`src/rtl/pipe_hazard_ctrl_pkg.sv`:
```
// Shared types for the pipeline hazard controller: scoreboard entry layout,
// forwarding select encoding and the per-cycle priority state.
package pipe_hazard_ctrl_pkg;

  // Widest register address a scoreboard entry can hold; narrower address
  // buses are zero-extended into it.
  localparam int MAX_AW = 8;

  // Width of the post-redirect flush down-counter (FLUSH_CYCLES up to 7).
  localparam int FCNT_W = 3;

  // Forwarding select value meaning "take the operand from the register file".
  localparam int FWD_RF = 0;

  typedef struct packed {
    logic              valid;
    logic [MAX_AW-1:0] addr;
    logic              is_load;
  } sb_entry_t;

  localparam sb_entry_t SB_EMPTY = '{valid: 1'b0, addr: '0, is_load: 1'b0};

  // Which rule owns the pipeline controls this cycle, highest priority first:
  // FREEZE (memory busy), FLUSH (redirect live, pending or still draining),
  // RAW_STALL, then RUN.
  typedef enum logic [1:0] {
    RUN       = 2'd0,
    RAW_STALL = 2'd1,
    FREEZE    = 2'd2,
    FLUSH     = 2'd3
  } hz_state_e;

  // Scoreboard index i is forwarded with select value i+1 (0 is the regfile).
  function automatic int stage_to_sel(input int idx);
    return idx + 1;
  endfunction

endpackage

```
`src/rtl/pipe_hazard_ctrl_if.sv`:
```
// Decode-side hazard bus: decoded operand info in, pipeline enables,
// forwarding selects and performance counters out.
interface pipe_hazard_ctrl_if #(
  parameter int REG_AW = 3,
  parameter int SEL_W  = 2,
  parameter int CNT_W  = 16
);
  logic              id_valid;
  logic [REG_AW-1:0] id_rs;
  logic              id_rs_used;
  logic [REG_AW-1:0] id_rt;
  logic              id_rt_used;
  logic              id_wr_en;
  logic [REG_AW-1:0] id_wr_addr;
  logic              id_is_load;
  logic              redirect;
  logic              mem_busy;

  logic              pc_we;
  logic              if_id_we;
  logic              if_id_flush;
  logic              id_ex_bubble;
  logic [SEL_W-1:0]  fwd_a_sel;
  logic [SEL_W-1:0]  fwd_b_sel;
  logic [CNT_W-1:0]  stall_cnt;
  logic [CNT_W-1:0]  flush_cnt;

  // Core side: drives decode information, consumes the controls.
  modport master (
    output id_valid, id_rs, id_rs_used, id_rt, id_rt_used,
           id_wr_en, id_wr_addr, id_is_load, redirect, mem_busy,
    input  pc_we, if_id_we, if_id_flush, id_ex_bubble,
           fwd_a_sel, fwd_b_sel, stall_cnt, flush_cnt
  );

  // Hazard controller side.
  modport slave (
    input  id_valid, id_rs, id_rs_used, id_rt, id_rt_used,
           id_wr_en, id_wr_addr, id_is_load, redirect, mem_busy,
    output pc_we, if_id_we, if_id_flush, id_ex_bubble,
           fwd_a_sel, fwd_b_sel, stall_cnt, flush_cnt
  );
endinterface

```
`src/rtl/pipe_hazard_ctrl_sat_counter.sv`:
```
// Saturating up-counter with asynchronous active-low clear; holds at
// all-ones instead of wrapping.
module sat_counter #(
  parameter int CNT_W = 16
) (
  input  logic             clk,
  input  logic             rst,
  input  logic             inc,
  output logic [CNT_W-1:0] cnt
);

  logic [CNT_W-1:0] cnt_q, cnt_d;

  // Next count: step on inc unless already saturated.
  always_comb begin
    cnt_d = cnt_q;
    if (inc && (cnt_q != '1)) cnt_d = cnt_q + CNT_W'(1);
  end

  // Count register.
  always_ff @(posedge clk or negedge rst) begin
    if (!rst) cnt_q <= '0;
    else      cnt_q <= cnt_d;
  end

  assign cnt = cnt_q;

endmodule

```
`src/rtl/pipe_hazard_ctrl.sv`:
```
// Pipeline hazard controller: scoreboard of in-flight register writes over
// DEPTH post-decode stages, RAW stall / forwarding decisions, memory freeze,
// redirect flush sequencing and stall/flush performance counters.
module pipe_hazard_ctrl
  import pipe_hazard_ctrl_pkg::*;
#(
  parameter int REG_AW       = 3,
  parameter int DEPTH        = 3,
  parameter int FWD_EN       = 1,
  parameter int FLUSH_CYCLES = 2,
  parameter int CNT_W        = 16,
  parameter int SEL_W        = 2
) (
  input  logic               clk,
  input  logic               rst,
  pipe_hazard_ctrl_if.slave  hz
);

  sb_entry_t         sb_q [DEPTH];
  sb_entry_t         sb_d [DEPTH];
  logic              pend_q, pend_d;
  logic [FCNT_W-1:0] fcnt_q, fcnt_d;

  logic [REG_AW-1:0] rs_addr, rt_addr, wr_addr;
  logic              hit_a, hit_b, ld_a, ld_b;
  int                ya_i, yb_i;
  logic              stall_a, stall_b, raw_stall;
  logic              redir_acc;
  hz_state_e         state;

  logic              pc_we, if_id_we, if_id_flush, id_ex_bubble;
  logic [SEL_W-1:0]  fwd_a_sel, fwd_b_sel;
  logic              stall_inc, flush_inc;

  assign rs_addr = hz.id_rs;
  assign rt_addr = hz.id_rt;
  assign wr_addr = hz.id_wr_addr;

  // Youngest scoreboard match per source: scan oldest to youngest so the
  // lowest matching index is the one left standing.
  always_comb begin
    hit_a = 1'b0;
    hit_b = 1'b0;
    ld_a  = 1'b0;
    ld_b  = 1'b0;
    ya_i  = 0;
    yb_i  = 0;
    for (int i = DEPTH - 1; i >= 0; i--) begin
      if (sb_q[i].valid && (sb_q[i].addr == MAX_AW'(rs_addr)) &&
          hz.id_rs_used && hz.id_valid) begin
        hit_a = 1'b1;
        ya_i  = i;
        ld_a  = sb_q[i].is_load;
      end
      if (sb_q[i].valid && (sb_q[i].addr == MAX_AW'(rt_addr)) &&
          hz.id_rt_used && hz.id_valid) begin
        hit_b = 1'b1;
        yb_i  = i;
        ld_b  = sb_q[i].is_load;
      end
    end
  end

  // RAW stall per source. With forwarding only a load still in EX cannot be
  // bypassed; without it anything short of WB (regfile write-through) stalls.
  always_comb begin
    stall_a = 1'b0;
    stall_b = 1'b0;
    if (FWD_EN != 0) begin
      stall_a = hit_a && (ya_i == 0) && ld_a;
      stall_b = hit_b && (yb_i == 0) && ld_b;
    end else begin
      stall_a = hit_a && (ya_i < DEPTH - 1);
      stall_b = hit_b && (yb_i < DEPTH - 1);
    end
    raw_stall = stall_a || stall_b;
  end

  // Forwarding selects: stage index + 1 of the youngest producer, regfile
  // when stalling, in legacy mode or while reset is held.
  always_comb begin
    fwd_a_sel = SEL_W'(FWD_RF);
    fwd_b_sel = SEL_W'(FWD_RF);
    if ((FWD_EN != 0) && rst && !raw_stall) begin
      if (hit_a) fwd_a_sel = SEL_W'(stage_to_sel(ya_i));
      if (hit_b) fwd_b_sel = SEL_W'(stage_to_sel(yb_i));
    end
  end

  // Priority resolution: freeze beats redirect/flush beats RAW stall.
  always_comb begin
    redir_acc = !hz.mem_busy && (hz.redirect || pend_q);
    if (hz.mem_busy)                                     state = FREEZE;
    else if (hz.redirect || pend_q || (fcnt_q != '0))    state = FLUSH;
    else if (raw_stall)                                  state = RAW_STALL;
    else                                                 state = RUN;
  end

  // Control outputs and next state for scoreboard, pending flag and flush
  // counter; outputs fall back to free-running values while reset is held.
  always_comb begin
    sb_d         = sb_q;
    pend_d       = pend_q;
    fcnt_d       = fcnt_q;
    pc_we        = 1'b1;
    if_id_we     = 1'b1;
    if_id_flush  = 1'b0;
    id_ex_bubble = 1'b0;
    unique case (state)
      FREEZE: begin
        pc_we    = 1'b0;
        if_id_we = 1'b0;
        if (hz.redirect) pend_d = 1'b1;
      end
      FLUSH: begin
        if_id_flush  = 1'b1;
        id_ex_bubble = 1'b1;
        if (redir_acc) begin
          pend_d = 1'b0;
          fcnt_d = FCNT_W'(FLUSH_CYCLES - 1);
        end else begin
          fcnt_d = fcnt_q - FCNT_W'(1);
        end
        for (int i = DEPTH - 1; i > 0; i--) sb_d[i] = sb_q[i-1];
        sb_d[0] = SB_EMPTY;
      end
      RAW_STALL: begin
        pc_we        = 1'b0;
        if_id_we     = 1'b0;
        id_ex_bubble = 1'b1;
        for (int i = DEPTH - 1; i > 0; i--) sb_d[i] = sb_q[i-1];
        sb_d[0] = SB_EMPTY;
      end
      RUN: begin
        for (int i = DEPTH - 1; i > 0; i--) sb_d[i] = sb_q[i-1];
        sb_d[0].valid   = hz.id_valid && hz.id_wr_en;
        sb_d[0].addr    = MAX_AW'(wr_addr);
        sb_d[0].is_load = hz.id_is_load;
      end
    endcase
    if (!rst) begin
      pc_we        = 1'b1;
      if_id_we     = 1'b1;
      if_id_flush  = 1'b0;
      id_ex_bubble = 1'b0;
    end
  end

  // Scoreboard, pending redirect and flush counter registers.
  always_ff @(posedge clk or negedge rst) begin
    if (!rst) begin
      for (int i = 0; i < DEPTH; i++) sb_q[i] <= SB_EMPTY;
      pend_q <= 1'b0;
      fcnt_q <= '0;
    end else begin
      for (int i = 0; i < DEPTH; i++) sb_q[i] <= sb_d[i];
      pend_q <= pend_d;
      fcnt_q <= fcnt_d;
    end
  end

  assign stall_inc = rst && (state == RAW_STALL);
  assign flush_inc = rst && redir_acc;

  sat_counter #(.CNT_W(CNT_W)) u_stall_cnt (
    .clk (clk),
    .rst (rst),
    .inc (stall_inc),
    .cnt (hz.stall_cnt)
  );

  sat_counter #(.CNT_W(CNT_W)) u_flush_cnt (
    .clk (clk),
    .rst (rst),
    .inc (flush_inc),
    .cnt (hz.flush_cnt)
  );

  assign hz.pc_we        = pc_we;
  assign hz.if_id_we     = if_id_we;
  assign hz.if_id_flush  = if_id_flush;
  assign hz.id_ex_bubble = id_ex_bubble;
  assign hz.fwd_a_sel    = fwd_a_sel;
  assign hz.fwd_b_sel    = fwd_b_sel;

endmodule
```
`src/flat_wrapper.sv`:
```
// flat-port wrapper written by rule: the top's interface ports become plain ports
module pipe_hazard_ctrl_flat import pipe_hazard_ctrl_pkg::*;
#(
  parameter int REG_AW       = 3,
  parameter int DEPTH        = 3,
  parameter int FWD_EN       = 1,
  parameter int FLUSH_CYCLES = 2,
  parameter int CNT_W        = 16,
  parameter int SEL_W        = 2
)
  (clk, rst, hz_id_valid, hz_id_rs, hz_id_rs_used, hz_id_rt, hz_id_rt_used, hz_id_wr_en, hz_id_wr_addr, hz_id_is_load, hz_redirect, hz_mem_busy, hz_pc_we, hz_if_id_we, hz_if_id_flush, hz_id_ex_bubble, hz_fwd_a_sel, hz_fwd_b_sel, hz_stall_cnt, hz_flush_cnt);
  pipe_hazard_ctrl_if #(.REG_AW(REG_AW), .SEL_W(SEL_W), .CNT_W(CNT_W)) hz_i ();
  input  logic clk;
  input  logic rst;
  input wire logic [$bits(hz_i.id_valid)-1:0] hz_id_valid;
  input wire logic [$bits(hz_i.id_rs)-1:0] hz_id_rs;
  input wire logic [$bits(hz_i.id_rs_used)-1:0] hz_id_rs_used;
  input wire logic [$bits(hz_i.id_rt)-1:0] hz_id_rt;
  input wire logic [$bits(hz_i.id_rt_used)-1:0] hz_id_rt_used;
  input wire logic [$bits(hz_i.id_wr_en)-1:0] hz_id_wr_en;
  input wire logic [$bits(hz_i.id_wr_addr)-1:0] hz_id_wr_addr;
  input wire logic [$bits(hz_i.id_is_load)-1:0] hz_id_is_load;
  input wire logic [$bits(hz_i.redirect)-1:0] hz_redirect;
  input wire logic [$bits(hz_i.mem_busy)-1:0] hz_mem_busy;
  output wire logic [$bits(hz_i.pc_we)-1:0] hz_pc_we;
  output wire logic [$bits(hz_i.if_id_we)-1:0] hz_if_id_we;
  output wire logic [$bits(hz_i.if_id_flush)-1:0] hz_if_id_flush;
  output wire logic [$bits(hz_i.id_ex_bubble)-1:0] hz_id_ex_bubble;
  output wire logic [$bits(hz_i.fwd_a_sel)-1:0] hz_fwd_a_sel;
  output wire logic [$bits(hz_i.fwd_b_sel)-1:0] hz_fwd_b_sel;
  output wire logic [$bits(hz_i.stall_cnt)-1:0] hz_stall_cnt;
  output wire logic [$bits(hz_i.flush_cnt)-1:0] hz_flush_cnt;
  assign hz_i.id_valid = hz_id_valid;
  assign hz_i.id_rs = hz_id_rs;
  assign hz_i.id_rs_used = hz_id_rs_used;
  assign hz_i.id_rt = hz_id_rt;
  assign hz_i.id_rt_used = hz_id_rt_used;
  assign hz_i.id_wr_en = hz_id_wr_en;
  assign hz_i.id_wr_addr = hz_id_wr_addr;
  assign hz_i.id_is_load = hz_id_is_load;
  assign hz_i.redirect = hz_redirect;
  assign hz_i.mem_busy = hz_mem_busy;
  assign hz_pc_we = hz_i.pc_we;
  assign hz_if_id_we = hz_i.if_id_we;
  assign hz_if_id_flush = hz_i.if_id_flush;
  assign hz_id_ex_bubble = hz_i.id_ex_bubble;
  assign hz_fwd_a_sel = hz_i.fwd_a_sel;
  assign hz_fwd_b_sel = hz_i.fwd_b_sel;
  assign hz_stall_cnt = hz_i.stall_cnt;
  assign hz_flush_cnt = hz_i.flush_cnt;
  pipe_hazard_ctrl #(.REG_AW(REG_AW), .DEPTH(DEPTH), .FWD_EN(FWD_EN), .FLUSH_CYCLES(FLUSH_CYCLES), .CNT_W(CNT_W), .SEL_W(SEL_W)) u_core (.clk(clk), .rst(rst), .hz(hz_i));
endmodule
```
`config.mk`:
```
export PLATFORM = sky130hd
export DESIGN_NAME = pipe_hazard_ctrl_flat
export DESIGN_NICKNAME = d
export VERILOG_FILES = /design/src/rtl/pipe_hazard_ctrl_pkg.sv /design/src/rtl/pipe_hazard_ctrl_if.sv /design/src/rtl/pipe_hazard_ctrl_sat_counter.sv /design/src/rtl/pipe_hazard_ctrl.sv /design/src/flat_wrapper.sv
export SDC_FILE = /design/constraint.sdc
export NUM_CORES = 1
export LEC_CHECK = 0
export ABC_CLOCK_PERIOD_IN_PS = 2600
export CAP_MARGIN = 20
export CORE_MARGIN = 1.5
export CORE_UTILIZATION = 46
export DETAILED_ROUTE_END_ITERATION = 12
export PLACE_DENSITY = 0.74
export SYNTH_ARGS = -nofsm -noshare
export SYNTH_HDL_FRONTEND = slang
export SYNTH_SLANG_ARGS = --single-unit
```
`constraint.sdc`:
```
create_clock -name clk -period 2.6 [get_ports clk]
set_input_delay 0.52 -clock clk [delete_from_list [all_inputs] [get_ports clk]]
set_output_delay 0.52 -clock clk [all_outputs]
set_load 0.05 [all_outputs]
```
==> flow_summary.ini <==
[global_route]
grt_usage = 0.221
grt_pass1_wl_um = 11200
first_global_vias = 2356
grt_remaining_overflow = 0
use_met1 = 0.293
grt-busiest-layer = met2
grt_max_degree = 25
globalRouteMet2Util = 0.379
met3_usage = 0.0411
antenna_found_initial = 0

[timing]
slew_headroom = 0.654
setup_viol = 20
min_period_over_period = 1.17
maxSlewViolCount = 0
final.setup.worst_slack_ns = -0.453
fmax_ghz = 0.328
fin_crit_ns = 3.05
fin_skew_ns = 0.0122
tightest_slew_ns = 0.518
rsz0062_at_grt = true
hold_viol_final = 0

[synth]
ys_seq_area_frac = 0.451
synth-seq-cells = 51
synth_top_family_by_area = simple AND/OR/NAND/NOR gates
ys_warn_count = 0
ys_async_sr_fraction = 1.00
synth_area_um2 = 2830
ys_types = 39
avgSynthCellArea_um2 = 10.3
synth_fa_ha_area_frac = 0.0354
synth_nets = 302
synth_flop_cell = dfrtp_1
synth_edf_count = 0
synth.mux.area_fraction = 0.0513
synth-compound-area-share = 0.0668
syn_inst = 276
synth-xor-area-share = 0.149
yosys.area_share.simple = 0.225

[critical_path]
path_buf_inv = 1
cp.required_ns = 2.08
worstSetupPathType = flop to output pin
slowest_stage = dfrtp_2
arrival_ns = 2.53
end_kind = output pin
start_kind = flop
slowest_delay_ns = 0.45
cp_cell_sequence = xor2_1, nand4bb_4, nand2b_1, ha_2, o21ai_2, o22a_1, a21oi_2, ha_1, nand2b_4, buf_12
critPathTopFamily = simple AND/OR/NAND/NOR gates
crit_path_max_fanout = 4

[clock_network]
numCtsBuffers = 5
cts_buffer_depth = 2
clock_latency_ns = 0.31
cts_root_buf = clkbuf_8
clkSinkCount = 51
hold_buffers = 0
htree_levels = 2
cts.clk_slew.worst_paths_ns = 0.09
cts_tree = yes

[floorplanning]
die_width_um = 81.4
die_y_um = 81.4
core.rowCount = 28
initial_utilization = 0.478
core_area_um2 = 5920
ios = 58
die_area_um2 = 6630

[layout]
n_antenna_cell = 0
final_cell_mix = dfrtp_1, buf_4, clkdlybuf4s50_1
drive_gt1_frac = 0.362
final_common_cell = dfrtp_1
design_area_um2 = 4320
syn2layout_area_growth_pct = 52.8
final_cells = 453
fin_util = 0.730
final_net_count = 404

[drt]
drt-total-wl_um = 7070
dr.pass1.iters = 4
drt_iter0_markers = 84
viasPerCell = 5.35
wire_per_inst_um = 15.6
vias = 2422
drc = 0
drtAntennaViolNets = 0

[placement]
place_area_um2 = 3990
dp_slack_ns = -0.891
io_buffers = 57
place_congestion = 0.859
dp_hpwl_um = 5230
dp.cells = 444

[status]
violations = negative setup slack
outcome = finished with violations

[power]
ir_drop_mv = 0.579
p_comb_frac = 0.331
seqPwrFrac = 0.434
p_int_w = 0.00148
p_switching_w = 0.000821
power_w = 0.00230
powerDensity_nw_per_um2 = 532
power.leakage_nw = 1.92
p_clk_frac = 0.236
swShare = 0.357

[worst_hold_path]
hold_class = input pin to async pin

[run]
cap_violations = 0
[final timing paths]
check | startpoint | endpoint | slack [ns] | depth (start not counted)
max reg2reg | u_core.sb_q[13]$_DFFE_PN0P_ | u_core.u_stall_cnt.cnt[15]$_DFFE_PN0P_ | -0.33 | 13
max in group asynchronous | rst | u_core.u_stall_cnt.cnt[1]$_DFFE_PN0P_ | 1.85 | 3
min | rst | u_core.u_flush_cnt.cnt[1]$_DFFE_PN0P_ | 0.07 | 1
min in group clk | u_core.fcnt_q[0]$_DFFE_PN0N_ | u_core.fcnt_q[0]$_DFFE_PN0N_ | 0.47 | 1
max | u_core.sb_q[13]$_DFFE_PN0P_ | hz_if_id_we | -0.45 | 10
min reg2reg | u_core.fcnt_q[0]$_DFFE_PN0N_ | u_core.fcnt_q[0]$_DFFE_PN0N_ | 0.47 | 1
[synth_stat cells, drive strengths merged, types with 7 or more instances]
cell type  instances  area [µm²]
dfrtp             51        1280
xnor2             29         254
nand2             21        78.8
nor2              21        78.8
nand4             20         125
xor2              19         166
nand3             16        80.1
mux2              12         135
ha                 8         100
o21ai              8        40.0
a21oi              7        35.0
[registers in the layout, summed over array words and instances (netlist names)]
register / count
u_core.sb_q: 15
u_core.fcnt_q: 3
u_core.u_stall_cnt.cnt: 16
u_core.pend_q: 1
u_core.u_flush_cnt.cnt: 16
[routing by layer]
| metal | share of wire | up-vias |
|---|---|---|
| met1 | 0.45 | 1185 |
| met4 | 0.0099 | 0 |
| met5 | 0 | - |
| li1 | - | 1181 |
| met3 | 0.038 | 8 |
| met2 | 0.50 | 48 |
[metrics by stage]
step | hold slack [ns] | TNS (ns)
global placement | 0.392 | -16.90
CTS | 0.0643 | -3.55
floorplan | 0.224 | -1.21
detailed placement | 0.394 | -18.55
global route | 0.0612 | -8.20
finish | 0.0705 | -4.72
[area by class of cell]
cell class	count	area, µm²
Fill cell	420	1600
Timing Repair Buffer	103	963
Tap cell	75	93.8
Inverter	6	22.5
Multi-Input combinational cell	211	1860
Clock buffer	5	68.8
Sequential cell	51	1280
Clock inverter	2	37.5
[worst reg2reg max path: stages, from the launching register on]
cell and delay [ns]:
dfrtp_2 0.45, xor2_1 0.20, nand4bb_4 0.21, nand2b_1 0.15, ha_2 0.18, o21ai_2 0.07, o22a_1 0.25, a21oi_2 0.13
ha_1 0.16, and2_4 0.14, nand4_1 0.21, a211oi_4 0.34, nand3_1 0.18, xnor2_1 0.16
[what timing repair did]
item                                    CTS  global route
setup buffers                             3             3
resized for setup                        53            24
endpoints found under the setup margin   24            24
pin swaps                                20            11
[cells by family (layout without fill, tap and decap cells)]
logic type	count (synthesis)	after routing
mux	13	13
simple gates	116	116
compound gates	26	26
flops	51	51
fa+ha+maj	8	8
buf+inv	14	116
xor+xnor	48	48
[power by group through the flow]
stage	registers, W	clock network, W	logic, W
after floorplan	0.00119	0	0.000239
after global placement	0.000999	0	0.000716
after detailed placement	0.00100	0	0.000732
after CTS	0.000993	0.000554	0.000749
after global routing	0.00101	0.000589	0.000812
final	0.000996	0.000542	0.000760
Note: power is estimated with default switching activity, not from simulation.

### [What to do]
Going through the records above, state how many lines carry "side", with no other text.

### [Result]
3